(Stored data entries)
===== src/rtl/cdpm_pkg.sv =====
package cdpm_pkg;

    // Item opcodes
    localparam logic OP_BYTE = 1'b0;
    localparam logic OP_TICK = 1'b1;

    // Configuration register indexes
    typedef enum logic [1:0] {
        CFG_TIMEOUT_EARLY = 2'd0,
        CFG_TIMEOUT_LAST  = 2'd1,
        CFG_TIMEOUT_RUN   = 2'd2,
        CFG_UNUSED        = 2'd3
    } t_cfg_idx;

    localparam int CFG_W = 13;

    localparam logic [CFG_W-1:0] TIMEOUT_EARLY_RST = 13'd1100;
    localparam logic [CFG_W-1:0] TIMEOUT_LAST_RST  = 13'd4100;
    localparam logic [CFG_W-1:0] TIMEOUT_RUN_RST   = 13'd300;
    localparam logic [CFG_W-1:0] IDLE_MAX          = 13'd8191;

    // ASCII codes
    localparam logic [7:0] CHAR_CR   = 8'h0D;
    localparam logic [7:0] CHAR_0    = 8'h30;
    localparam logic [7:0] CHAR_1    = 8'h31;
    localparam logic [7:0] CHAR_2    = 8'h32;
    localparam logic [7:0] CHAR_3    = 8'h33;
    localparam logic [7:0] CHAR_4    = 8'h34;
    localparam logic [7:0] CHAR_5    = 8'h35;
    localparam logic [7:0] CHAR_9    = 8'h39;
    localparam logic [7:0] CHAR_A    = 8'h41;
    localparam logic [7:0] CHAR_Z    = 8'h5A;

    // Receiver mode, one-hot
    typedef enum logic [7:0] {
        MODE_INACTIVE = 8'b0000_0001,
        MODE_CD_FIVE  = 8'b0000_0010,
        MODE_CD_FOUR  = 8'b0000_0100,
        MODE_CD_THREE = 8'b0000_1000,
        MODE_CD_TWO   = 8'b0001_0000,
        MODE_CD_ONE   = 8'b0010_0000,
        MODE_CD_ZERO  = 8'b0100_0000,
        MODE_POSITION = 8'b1000_0000
    } t_mode;

    // Mode codes as shown on the result channel
    localparam logic [2:0] CODE_INACTIVE = 3'd0;
    localparam logic [2:0] CODE_CD_FIVE  = 3'd1;
    localparam logic [2:0] CODE_CD_FOUR  = 3'd2;
    localparam logic [2:0] CODE_CD_THREE = 3'd3;
    localparam logic [2:0] CODE_CD_TWO   = 3'd4;
    localparam logic [2:0] CODE_CD_ONE   = 3'd5;
    localparam logic [2:0] CODE_CD_ZERO  = 3'd6;
    localparam logic [2:0] CODE_POSITION = 3'd7;

    typedef struct packed {
        logic [CFG_W-1:0] timeout_early;
        logic [CFG_W-1:0] timeout_last;
        logic [CFG_W-1:0] timeout_run;
    } t_cfg;

    typedef struct packed {
        logic       new_position;
        logic [7:0] from_node;
        logic [7:0] to_node;
        logic [7:0] next_node;
        logic [9:0] percent;
        logic [2:0] rx_mode;
    } t_result;

    function automatic logic [2:0] mode_code(input t_mode m);
        logic [2:0] c;
        unique case (m)
            MODE_INACTIVE: c = CODE_INACTIVE;
            MODE_CD_FIVE:  c = CODE_CD_FIVE;
            MODE_CD_FOUR:  c = CODE_CD_FOUR;
            MODE_CD_THREE: c = CODE_CD_THREE;
            MODE_CD_TWO:   c = CODE_CD_TWO;
            MODE_CD_ONE:   c = CODE_CD_ONE;
            MODE_CD_ZERO:  c = CODE_CD_ZERO;
            MODE_POSITION: c = CODE_POSITION;
            default:       c = CODE_INACTIVE;
        endcase
        return c;
    endfunction

endpackage
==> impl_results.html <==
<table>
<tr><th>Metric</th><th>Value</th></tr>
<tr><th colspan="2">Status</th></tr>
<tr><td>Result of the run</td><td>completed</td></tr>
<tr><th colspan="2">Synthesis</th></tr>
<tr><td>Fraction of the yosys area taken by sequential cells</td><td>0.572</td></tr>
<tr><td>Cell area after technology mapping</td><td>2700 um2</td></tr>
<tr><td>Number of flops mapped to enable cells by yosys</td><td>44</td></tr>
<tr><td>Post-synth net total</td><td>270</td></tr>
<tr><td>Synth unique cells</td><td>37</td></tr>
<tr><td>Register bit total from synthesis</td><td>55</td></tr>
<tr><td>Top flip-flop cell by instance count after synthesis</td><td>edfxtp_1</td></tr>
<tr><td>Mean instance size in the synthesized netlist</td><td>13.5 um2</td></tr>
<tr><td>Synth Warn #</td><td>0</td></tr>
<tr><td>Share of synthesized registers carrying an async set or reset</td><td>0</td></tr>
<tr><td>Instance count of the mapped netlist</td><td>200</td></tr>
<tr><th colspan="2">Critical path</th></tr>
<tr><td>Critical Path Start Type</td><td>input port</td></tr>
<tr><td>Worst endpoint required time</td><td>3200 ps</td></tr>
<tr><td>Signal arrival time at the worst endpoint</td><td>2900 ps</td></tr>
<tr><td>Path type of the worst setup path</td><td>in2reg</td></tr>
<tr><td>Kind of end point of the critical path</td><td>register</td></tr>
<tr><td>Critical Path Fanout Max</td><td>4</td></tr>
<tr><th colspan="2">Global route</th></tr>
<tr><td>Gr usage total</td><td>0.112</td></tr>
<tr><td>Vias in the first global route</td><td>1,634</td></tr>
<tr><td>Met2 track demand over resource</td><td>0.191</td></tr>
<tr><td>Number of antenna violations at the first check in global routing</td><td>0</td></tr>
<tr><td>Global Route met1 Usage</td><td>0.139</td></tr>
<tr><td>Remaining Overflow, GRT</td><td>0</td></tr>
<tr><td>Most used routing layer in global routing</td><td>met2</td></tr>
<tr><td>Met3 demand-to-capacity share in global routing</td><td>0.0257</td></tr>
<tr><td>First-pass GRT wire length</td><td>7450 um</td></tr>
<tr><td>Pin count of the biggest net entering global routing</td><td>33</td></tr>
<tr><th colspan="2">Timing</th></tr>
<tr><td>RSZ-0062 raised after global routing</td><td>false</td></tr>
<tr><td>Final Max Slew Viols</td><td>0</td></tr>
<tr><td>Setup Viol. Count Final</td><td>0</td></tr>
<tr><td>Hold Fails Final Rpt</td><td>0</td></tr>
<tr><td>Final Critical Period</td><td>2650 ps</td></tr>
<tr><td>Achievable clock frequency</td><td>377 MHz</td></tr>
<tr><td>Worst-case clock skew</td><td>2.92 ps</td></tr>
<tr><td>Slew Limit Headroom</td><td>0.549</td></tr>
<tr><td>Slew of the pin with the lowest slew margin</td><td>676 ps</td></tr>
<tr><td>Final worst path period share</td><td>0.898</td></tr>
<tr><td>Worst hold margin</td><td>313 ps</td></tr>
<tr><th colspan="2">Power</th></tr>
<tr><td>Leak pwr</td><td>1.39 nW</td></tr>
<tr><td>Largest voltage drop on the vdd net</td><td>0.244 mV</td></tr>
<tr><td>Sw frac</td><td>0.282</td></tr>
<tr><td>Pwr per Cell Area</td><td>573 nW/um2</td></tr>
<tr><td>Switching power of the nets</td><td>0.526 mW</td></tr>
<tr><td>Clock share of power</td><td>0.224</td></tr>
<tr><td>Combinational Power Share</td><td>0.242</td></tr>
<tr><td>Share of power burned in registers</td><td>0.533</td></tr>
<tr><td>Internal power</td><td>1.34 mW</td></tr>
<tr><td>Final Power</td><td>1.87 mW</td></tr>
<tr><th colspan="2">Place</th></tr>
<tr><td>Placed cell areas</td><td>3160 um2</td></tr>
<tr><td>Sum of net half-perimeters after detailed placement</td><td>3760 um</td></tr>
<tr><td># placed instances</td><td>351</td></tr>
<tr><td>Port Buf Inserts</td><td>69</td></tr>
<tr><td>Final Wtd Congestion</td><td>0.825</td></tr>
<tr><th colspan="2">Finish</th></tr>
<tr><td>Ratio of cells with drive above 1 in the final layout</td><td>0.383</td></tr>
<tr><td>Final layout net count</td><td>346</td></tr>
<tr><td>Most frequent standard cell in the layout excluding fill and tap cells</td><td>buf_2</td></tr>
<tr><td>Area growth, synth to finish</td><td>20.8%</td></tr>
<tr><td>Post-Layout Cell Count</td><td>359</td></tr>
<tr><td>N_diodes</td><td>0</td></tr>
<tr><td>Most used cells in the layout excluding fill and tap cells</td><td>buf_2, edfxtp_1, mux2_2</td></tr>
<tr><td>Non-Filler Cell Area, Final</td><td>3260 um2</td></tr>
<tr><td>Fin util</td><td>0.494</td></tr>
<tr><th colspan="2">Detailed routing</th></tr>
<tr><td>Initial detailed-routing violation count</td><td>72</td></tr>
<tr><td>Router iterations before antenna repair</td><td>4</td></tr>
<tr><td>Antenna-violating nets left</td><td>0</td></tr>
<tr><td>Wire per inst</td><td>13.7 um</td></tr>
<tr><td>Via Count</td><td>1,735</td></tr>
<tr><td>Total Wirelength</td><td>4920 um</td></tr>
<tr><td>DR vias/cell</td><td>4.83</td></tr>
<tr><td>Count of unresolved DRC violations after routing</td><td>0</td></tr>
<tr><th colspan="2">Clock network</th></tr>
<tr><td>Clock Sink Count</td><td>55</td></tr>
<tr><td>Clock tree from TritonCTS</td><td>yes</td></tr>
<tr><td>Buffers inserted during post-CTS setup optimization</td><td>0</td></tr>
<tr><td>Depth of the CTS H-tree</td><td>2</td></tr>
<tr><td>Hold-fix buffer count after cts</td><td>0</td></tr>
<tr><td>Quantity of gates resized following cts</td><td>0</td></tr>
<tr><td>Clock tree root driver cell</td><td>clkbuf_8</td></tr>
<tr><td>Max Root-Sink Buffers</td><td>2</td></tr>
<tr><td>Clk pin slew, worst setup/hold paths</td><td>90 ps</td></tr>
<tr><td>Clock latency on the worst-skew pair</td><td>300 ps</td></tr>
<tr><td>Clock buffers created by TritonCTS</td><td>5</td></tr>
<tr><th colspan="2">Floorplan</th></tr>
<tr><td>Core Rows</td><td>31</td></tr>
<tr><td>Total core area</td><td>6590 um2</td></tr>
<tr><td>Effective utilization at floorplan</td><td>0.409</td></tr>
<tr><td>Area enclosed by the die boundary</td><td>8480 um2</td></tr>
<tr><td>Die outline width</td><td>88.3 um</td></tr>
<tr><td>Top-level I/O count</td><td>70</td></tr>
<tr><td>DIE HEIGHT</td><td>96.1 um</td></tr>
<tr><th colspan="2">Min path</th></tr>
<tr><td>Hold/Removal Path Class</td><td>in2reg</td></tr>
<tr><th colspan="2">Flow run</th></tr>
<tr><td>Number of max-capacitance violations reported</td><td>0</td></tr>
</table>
[config.mk]
export PLATFORM = sky130hd
export DESIGN_NAME = ring_fifo_with_position_search_unit_flat
export DESIGN_NICKNAME = d
export VERILOG_FILES = /design/src/design/rfps_pkg.sv /design/src/design/rfps_chan_if.sv /design/src/design/rfps_mem.sv /design/src/design/rfps_ctrl.sv /design/src/design/ring_fifo_with_position_search_unit.sv /design/src/flat_wrapper.sv
export SDC_FILE = /design/constraint.sdc
export NUM_CORES = 1
export LEC_CHECK = 0
export ABC_AREA = 1
export BUFFER_PORTS_ARGS = -buffer_cell sky130_fd_sc_hd__buf_4
export CAP_MARGIN = 10
export CORE_UTILIZATION = 35
export CTS_CLUSTER_DIAMETER = 200
export DETAILED_ROUTE_END_ITERATION = 7
export SETUP_SLACK_MARGIN = 0.15
export SLEW_MARGIN = 10
export SYNTH_ARGS = -nofsm -noshare
export SYNTH_HDL_FRONTEND = slang
export SYNTH_SLANG_ARGS = --single-unit
[constraint.sdc]
create_clock -name clk -period 3.4 [get_ports clk]
set_input_delay 0.17 -clock clk [delete_from_list [all_inputs] [get_ports clk]]
set_output_delay 0.17 -clock clk [all_outputs]
set_load 0.03 [all_outputs]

• **Problem description**:
Among the records above, extract exactly the lines from the line with "<tr><td>Clock Sink Count</td><td>55</td></tr>" to the line with "<tr><td>Number of max-capacitance", both lines included, and leave out the rest.

• **Output below**:
<tr><td>Clock Sink Count</td><td>55</td></tr>
<tr><td>Clock tree from TritonCTS</td><td>yes</td></tr>
<tr><td>Buffers inserted during post-CTS setup optimization</td><td>0</td></tr>
<tr><td>Depth of the CTS H-tree</td><td>2</td></tr>
<tr><td>Hold-fix buffer count after cts</td><td>0</td></tr>
<tr><td>Quantity of gates resized following cts</td><td>0</td></tr>
<tr><td>Clock tree root driver cell</td><td>clkbuf_8</td></tr>
<tr><td>Max Root-Sink Buffers</td><td>2</td></tr>
<tr><td>Clk pin slew, worst setup/hold paths</td><td>90 ps</td></tr>
<tr><td>Clock latency on the worst-skew pair</td><td>300 ps</td></tr>
<tr><td>Clock buffers created by TritonCTS</td><td>5</td></tr>
<tr><th colspan="2">Floorplan</th></tr>
<tr><td>Core Rows</td><td>31</td></tr>
<tr><td>Total core area</td><td>6590 um2</td></tr>
<tr><td>Effective utilization at floorplan</td><td>0.409</td></tr>
<tr><td>Area enclosed by the die boundary</td><td>8480 um2</td></tr>
<tr><td>Die outline width</td><td>88.3 um</td></tr>
<tr><td>Top-level I/O count</td><td>70</td></tr>
<tr><td>DIE HEIGHT</td><td>96.1 um</td></tr>
<tr><th colspan="2">Min path</th></tr>
<tr><td>Hold/Removal Path Class</td><td>in2reg</td></tr>
<tr><th colspan="2">Flow run</th></tr>
<tr><td>Number of max-capacitance violations reported</td><td>0</td></tr>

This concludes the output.